Hydrostatic friction: why do water droplets stay at rest on an inclined glass surface? This is a non-expert question on a (seemingly simple) text-book topic.
The question is about "hydrostatic friction", defined as follows.
Consider a drop of water resting on a flat surface. If the surface is slightly
inclined, then the drop will not run off but just stay in place.

Does this phenonemon have a simple description?

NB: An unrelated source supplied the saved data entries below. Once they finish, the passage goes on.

Background: an optimization exercise with open tools, aiming at a short achievable clock period and few clock cycles. Do not read the settings as production practice.
Function was checked by simulation only, so behaviour that the tests miss may differ from the original.
Power and IR drop assume default switching activity.

===== design/flow/run.sh =====
#!/bin/bash
# synth_recipe.tcl (not shown) runs the flow's synth.tcl, then flattens the netlist and writes it again
# the make line also repeats each setting of config.mk as NAME=value (left out here)
make -C /OpenROAD-flow-scripts/flow DESIGN_CONFIG=/design/flow/config.mk WORK_HOME=/design/flow/orfs CLKGATE_MAP_FILE= SYNTH_SCRIPT=/design/flow/synth_recipe.tcl finish

===== design/flow/constraint.sdc =====
create_clock -name core_clock -period 7.0 [get_ports {clk}]
set_input_delay 1.4000 -clock core_clock [delete_from_list [all_inputs] [get_ports {clk}]]
set_output_delay 1.4000 -clock core_clock [all_outputs]
set_load 0.01 [all_outputs]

"Simple" as in "surface tension is simply described by a constant
$\gamma$ which gives energy per unit area, $dE = \gamma  \ dA$" or
"Coulombic friction force is equal to normal reaction force times the coefficient of  static friction $\mu_s$."
EDIT 1:
First answer revived my hope for a simple gravity + surface-tension solution.
If the glass plate were horizontal, the droplet "chooses" its energetically optimal contact area.
Now the same with tilt (gravity):

*

*impose no-slip condition,

*minimize total energy with fixed contact area,

*compare two optimal shapes with slightly different contact
areas.

I hope there will be a critical angle beyond which the gain of gravitational energy overcomes losses to surface tension. Need more effort to write down an solve the variational problem (in cylindrical geometry for simplicity).
EDIT 2:
Found a recent review article the relevant subject: Rev. Mod. Phys. 81, 739 (2009); full text available on author's website. If this helps, will post an answer.
 A: I know this is an old question, but for the benefit of people visiting here wondering what the answer was, here it goes:
A droplet can stay at rest on an inclined plate because of small heterogeneities on the surface. This can either be a small roughness (of the order of nano/micrometers) or `dirty' spots where the surface chemistry is locally different.
The existence of these heterogeneities allows the droplet to have a different, bigger, contact angle at the downhill side then at the uphill side (this means that a perfectly smooth, clean surface will not be able to hold any droplets, this can most easily be shown by numerical simulation, because a perfectly smooth and clean surface is very hard to find/make experimentally). This difference in contact angle, thus surface energy, translates into a force pointing upwards, which is therefore able to counteract the gravitational force. Because there is a certain maximum to the front and rear contact angles (which depends on the surface roughness/dirtyness, higher roughness/dirtyness will give a larger difference between the two) the droplet will at some point start to move, at which point you get into the paradoxical discussion that Ron Maimon was talking about.
The balance that you get looks like this: 
$$
\rho V g \sin \alpha = k \gamma w (\cos\theta_u - \cos \theta_d)
$$
where, in order of appearance, you have the density of the liquid, the volume of the droplet, the gravitational acceleration, the sin of the tilt angle, a `fudge' factor of O(1) depending on the detailed shape of the droplet, the width of the base of the droplet and the cosines of the uphill contact angle and the downhill angle. 
The phenomenon of the difference in downhill and uphill contact angle is called contact angle hysteresis. If you want to know more about it, you can google for it: there are plenty of good sources out there. 
To summarize: local heterogeneities on the surface allow a difference in surface energy at the front and rear of the droplet, thus introducing a force that can counteract gravity. 
A: This is a well known paradox: a drop in continuum mechanics can never slide. The reason is that there are no-slip boundary conditions between the fluid and the solid, and this no-slip condition plus the contact-angle condition requires the drop cannot move. The surprise is not that it doesn't move for a while, but that it starts to move at all. This means that there is a violation of no slip in the boundary line, and it is a manifestation of the finite atomic scale, the nonzero Boltzmann's constant.